* _Task statement_: Reproduce the records word for word, from the first line to the line containing "localparam int LANE_BITS".

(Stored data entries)

═══

Source: an optimization exercise on an open RTL-to-GDS flow (aim: small area). Production flows keep margins and buffers that such runs may drop. Only simulation tests tie the RTL to the original design; equivalence was not proved. Power and IR drop assume default switching activity.

==> wip/nickel: inputs <==
==> flow/design.v <==
package cgra_pkg;
    localparam int CTX_WIDTH      = 64;
    localparam int CTX_DEPTH      = 16;
    localparam int CTX_ROW_BITS   = $clog2(CTX_DEPTH);
    localparam int CTX_PAIRS      = CTX_DEPTH / 2;
    localparam int LANE_BITS      = $clog2(CTX_WIDTH / 16);
    localparam int APB_ADDR_WIDTH = 20;
    localparam int APB_DATA_WIDTH = 32;
    localparam int APB_STRB_WIDTH = APB_DATA_WIDTH / 8;
    localparam int REGION_LSB = 18;
    localparam int TILE_LSB   = 7;
    localparam int ROW_LSB    = 3;
    localparam int LANE_LSB   = 1;
    localparam int REG_LSB    = 2;
    localparam int OPCODE_LSB = 30;
    localparam int TARGET_LSB = 43;
    localparam logic [4:0] OP_JUMP = 5'b11110;
endpackage
`timescale 1ns/1ps
module context_memory (
    input  logic                              clk,
    input  logic [cgra_pkg::CTX_PAIRS*8-1:0]  wr_en,      
    input  logic [cgra_pkg::CTX_PAIRS-1:0]    wr_ring_n,  
    input  logic [cgra_pkg::CTX_WIDTH-1:0]    wr_col,     
    input  logic [2*cgra_pkg::CTX_PAIRS-1:0]  rsel,       
    output logic [cgra_pkg::CTX_WIDTH-1:0]    rdata
);
    localparam int P = cgra_pkg::CTX_PAIRS;
    localparam int W = cgra_pkg::CTX_WIDTH;
    logic [W-1:0] x   [P];
    logic [W-1:0] y   [P];
    logic [W-1:0] y_d [P];
    for (genvar p = 0; p < P; p++) begin : g_ring
        for (genvar i = 0; i < W; i++) begin : g_bit
            gate_o22ai u_wr (
                .a1 (x[p][i]),
                .a2 (wr_en[8*p + i/8]),
                .b1 (wr_ring_n[p]),
                .b2 (wr_col[i]),
                .y  (y_d[p][i])
            );
        end
    end
    always_ff @(posedge clk) begin
        for (int p = 0; p < P; p++) begin
            x[p] <= y[p];
            y[p] <= y_d[p];
        end
    end
    for (genvar i = 0; i < W; i++) begin : g_rd
        logic [2*P-1:0] col;
        for (genvar q = 0; q < P; q++) begin : g_col
            assign col[2*q]     = x[q][i];
            assign col[2*q + 1] = y[q][i];
        end
        onehot_mux16 u_mux (.d(col), .s(rsel), .y(rdata[i]));
    end
endmodule
module onehot_mux16 (
    input  logic [15:0] d,
    input  logic [15:0] s,
    output logic        y
);
    logic [5:0] n;
    for (genvar k = 0; k < 5; k++) begin : g_aoi
        gate_a222oi u_aoi (
            .a0 (d[3*k]),     .s0 (s[3*k]),
            .a1 (d[3*k + 1]), .s1 (s[3*k + 1]),
            .a2 (d[3*k + 2]), .s2 (s[3*k + 2]),
            .y  (n[k])
        );
    end
    gate_nand2 u_last (.a(d[15]), .b(s[15]), .y(n[5]));
    assign y = ~&n;
endmodule
module gate_nand2 (
    input  logic a, b,
    output logic y
);
    assign y = ~(a & b);
endmodule
module gate_o22ai (
    input  logic a1, a2, b1, b2,
    output logic y
);
    assign y = ~((a1 | a2) & (b1 | b2));
endmodule
module gate_a222oi (
    input  logic a0, s0, a1, s1, a2, s2,
    output logic y
);
    assign y = ~((a0 & s0) | (a1 & s1) | (a2 & s2));
endmodule
`timescale 1ns/1ps
module cgra_tile (
    input  logic                              clk,
    input  logic                              reset,
    input  logic [cgra_pkg::CTX_PAIRS*8-1:0]  wr_en,
    input  logic [cgra_pkg::CTX_PAIRS-1:0]    wr_ring_n,
    input  logic [cgra_pkg::CTX_WIDTH-1:0]    wr_col,
    input  logic [1:0]                        cnt,
    input  logic [2*cgra_pkg::CTX_PAIRS-1:0]  host_sel,   
    input  logic [cgra_pkg::CTX_ROW_BITS-1:0] loop_start,
    input  logic [cgra_pkg::CTX_ROW_BITS-1:0] loop_end,
    input  logic                              run,
    output logic [cgra_pkg::CTX_WIDTH-1:0]    word,       
    output logic [cgra_pkg::CTX_ROW_BITS-1:0] pc
);
    logic       prev_jump;
    logic       is_jump;
    logic       take_jump;
    logic       out_of_window;
    logic       word_inv;
    logic [4:0] opcode;
    logic [2:0] target;
    logic       pc_in_y;
    logic [2*cgra_pkg::CTX_PAIRS-1:0] rsel;
    context_memory u_ctx_mem (
        .clk     (clk),
        .wr_en     (wr_en),
        .wr_ring_n (wr_ring_n),
        .wr_col    (wr_col),
        .rsel      (rsel),
        .rdata   (word)
    );
    assign pc_in_y = pc[0] ^ cnt[0];
    always_comb begin
        for (int p = 0; p < cgra_pkg::CTX_PAIRS; p++) begin
            rsel[2*p]     = host_sel[2*p]     | (run && pc[3:1] == p[2:0] && !pc_in_y);
            rsel[2*p + 1] = host_sel[2*p + 1] | (run && pc[3:1] == p[2:0] && pc_in_y);
        end
    end
    assign word_inv = cnt[1] ^ (pc_in_y & cnt[0]);
    assign opcode   = word[cgra_pkg::OPCODE_LSB +: 5] ^ {5{word_inv}};
    assign target   = word[cgra_pkg::TARGET_LSB +: 3] ^ {3{word_inv}};
    assign is_jump       = (opcode == cgra_pkg::OP_JUMP);
    assign take_jump     = is_jump & ~prev_jump;
    assign out_of_window = (pc >= loop_end) || (pc < loop_start);
    always_ff @(posedge clk) begin
        if (reset) begin
            pc <= '0;
        end else if (run) begin
            if (take_jump) begin
                pc <= {1'b0, target};
            end else if (out_of_window) begin
                pc <= loop_start;
            end else begin
                pc <= pc + 1'b1;
            end
        end
    end
    always_ff @(posedge clk) begin
        if (reset) prev_jump <= 1'b0;
        else       prev_jump <= run & is_jump;
    end
endmodule
`timescale 1ns/1ps
module cfg_apb_slave #(
    parameter int NUM_TILES = 4
) (
    input  logic                                clk,
    input  logic                                reset,
    input  logic                                psel,
    input  logic                                penable,
    input  logic                                pwrite,
    input  logic [cgra_pkg::APB_ADDR_WIDTH-1:0] paddr,
    input  logic [cgra_pkg::APB_DATA_WIDTH-1:0] pwdata,
    input  logic [cgra_pkg::APB_STRB_WIDTH-1:0] pstrb,
    input  logic [NUM_TILES*cgra_pkg::CTX_WIDTH-1:0]    tile_word,
    input  logic [NUM_TILES*cgra_pkg::CTX_ROW_BITS-1:0] tile_pc,
    output logic [cgra_pkg::APB_DATA_WIDTH-1:0] prdata,
    output logic                                pready,
    output logic                                pslverr,
    output logic [NUM_TILES*cgra_pkg::CTX_PAIRS*8-1:0] wr_en,
    output logic [NUM_TILES*cgra_pkg::CTX_PAIRS-1:0]   wr_ring_n,
    output logic [cgra_pkg::CTX_WIDTH-1:0]      wr_col,
    output logic [1:0]                          cnt,
    output logic [2*cgra_pkg::CTX_PAIRS-1:0]    host_sel,
    output logic [cgra_pkg::CTX_ROW_BITS-1:0]   loop_start,
    output logic [cgra_pkg::CTX_ROW_BITS-1:0]   loop_end,
    output logic                                run
);
    localparam int P = cgra_pkg::CTX_PAIRS;
    logic [1:0]  region;
    logic [1:0]  reg_sel;
    logic [1:0]  tile;
    logic [1:0]  lane;
    logic        access;
    logic        tile_valid;
    logic        err;
    logic        ctx_wr;
    logic        ctrl_wr;
    logic [cgra_pkg::CTX_ROW_BITS-1:0] host_row;
    assign region     = paddr[cgra_pkg::REGION_LSB +: 2];
    assign reg_sel    = paddr[cgra_pkg::REG_LSB +: 2];
    assign tile       = paddr[cgra_pkg::TILE_LSB +: 2];
    assign tile_valid = (paddr[cgra_pkg::TILE_LSB + 2 +: 4] == 4'd0);
    assign host_row   = paddr[cgra_pkg::ROW_LSB +: cgra_pkg::CTX_ROW_BITS];
    assign lane       = paddr[cgra_pkg::LANE_LSB +: 2];
    assign access     = psel & penable;
    always_comb begin
        case (region)
            2'd0:    err = !tile_valid || run;
            2'd1:    err = 1'b0;
            2'd2:    err = !tile_valid;
            default: err = 1'b1;
        endcase
    end
    assign pslverr = access & err;
    assign pready  = 1'b1;
    logic       post_reset;
    logic       clear;
    logic       ph;
    logic [1:0] cnt_next;
    logic       y_inv_next;
    assign cnt_next   = reset ? 2'd0 : cnt + 2'd1;
    assign y_inv_next = cnt_next[1] ^ cnt_next[0];
    assign ph         = cnt[0];
    always_ff @(posedge clk) begin
        post_reset <= reset;
        cnt        <= cnt_next;
    end
    assign clear = reset | post_reset;
    logic        pend;
    logic [1:0]  pend_tile;
    logic [2:0]  pend_pair;
    logic [1:0]  pend_lane;
    logic [1:0]  pend_strb;
    logic [15:0] pend_data;
    logic        now_ok;
    assign ctx_wr = access & pwrite & ~err & (region == 2'd0);
    assign now_ok = (host_row[0] == ph);
    always_ff @(posedge clk) begin
        pend <= ctx_wr & ~now_ok & ~reset;
        if (ctx_wr) begin
            pend_tile <= tile;
            pend_pair <= host_row[3:1];
            pend_lane <= lane;
            pend_strb <= pstrb[1:0];
            pend_data <= pwdata[15:0];
        end
    end
    logic        ins;
    logic [1:0]  ins_tile;
    logic [2:0]  ins_pair;
    logic [1:0]  ins_lane;
    logic [1:0]  ins_strb;
    logic [15:0] ins_data;
    assign ins      = pend | (ctx_wr & now_ok);
    assign ins_tile = pend ? pend_tile : tile;
    assign ins_pair = pend ? pend_pair : host_row[3:1];
    assign ins_lane = pend ? pend_lane : lane;
    assign ins_strb = pend ? pend_strb : pstrb[1:0];
    assign ins_data = pend ? pend_data : pwdata[15:0];
    logic [NUM_TILES*P-1:0] ring_sel;
    logic [7:0]             byte_sel;
    logic [15:0]            col_val;
    assign col_val = ~(({16{~clear}} & ins_data) ^ {16{y_inv_next}});
    always_comb begin
        for (int t = 0; t < NUM_TILES; t++) begin
            for (int p = 0; p < P; p++) begin
                ring_sel[t*P + p] = clear | (ins && ins_tile == t[1:0] && ins_pair == p[2:0]);
            end
        end
        for (int b = 0; b < 8; b++) begin
            byte_sel[b] = clear | (ins_lane == b[2:1] && ins_strb[b%2]);
        end
        for (int r = 0; r < NUM_TILES*P; r++) begin
            wr_ring_n[r] = ~ring_sel[r];
            for (int b = 0; b < 8; b++) begin
                wr_en[r*8 + b] = ring_sel[r] & byte_sel[b];
            end
        end
        for (int i = 0; i < cgra_pkg::CTX_WIDTH; i++) begin
            wr_col[i] = ~byte_sel[i/8] | col_val[i%16];
        end
    end
    assign ctrl_wr = access & pwrite & pstrb[0] & (region == 2'd1);
    always_ff @(posedge clk) begin
        if (reset) begin
            run        <= 1'b0;
            loop_start <= '0;
            loop_end   <= '0;
        end else if (ctrl_wr) begin
            case (reg_sel)
                2'd0:    run        <= pwdata[0];
                2'd1:    loop_start <= pwdata[3:0];
                2'd2:    loop_end   <= pwdata[3:0];
                default: ;
            endcase
        end
    end
    logic [15:0]                       sel_half;
    logic [cgra_pkg::CTX_ROW_BITS-1:0] sel_pc;
    logic                              half_inv;
    assign sel_half = tile_word[{tile, lane, 4'b0000} +: 16];
    always_comb begin
        for (int p = 0; p < P; p++) begin
            host_sel[2*p]     = !run && host_row[3:1] == p[2:0] && host_row[0] == ph;
            host_sel[2*p + 1] = !run && host_row[3:1] == p[2:0] && host_row[0] != ph;
        end
    end
    assign half_inv = cnt[1] ^ ((host_row[0] ^ cnt[0]) & cnt[0]);
    assign sel_pc = tile_pc[tile*cgra_pkg::CTX_ROW_BITS +: cgra_pkg::CTX_ROW_BITS];
    always_comb begin
        prdata = '0;
        if (access && !pwrite && !err) begin
            case (region)
                2'd0: prdata[15:0] = sel_half ^ {16{half_inv}};
                2'd1: begin
                    case (reg_sel)
                        2'd0:    prdata[0]   = run;
                        2'd1:    prdata[3:0] = loop_start;
                        2'd2:    prdata[3:0] = loop_end;
                        default: ;
                    endcase
                end
                2'd2:    prdata[3:0] = sel_pc;
                default: ;
            endcase
        end
    end
endmodule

═══

* _Output below_:
Source: an optimization exercise on an open RTL-to-GDS flow (aim: small area). Production flows keep margins and buffers that such runs may drop. Only simulation tests tie the RTL to the original design; equivalence was not proved. Power and IR drop assume default switching activity.

==> wip/nickel: inputs <==
==> flow/design.v <==
package cgra_pkg;
    localparam int CTX_WIDTH      = 64;
    localparam int CTX_DEPTH      = 16;
    localparam int CTX_ROW_BITS   = $clog2(CTX_DEPTH);
    localparam int CTX_PAIRS      = CTX_DEPTH / 2;
    localparam int LANE_BITS      = $clog2(CTX_WIDTH / 16);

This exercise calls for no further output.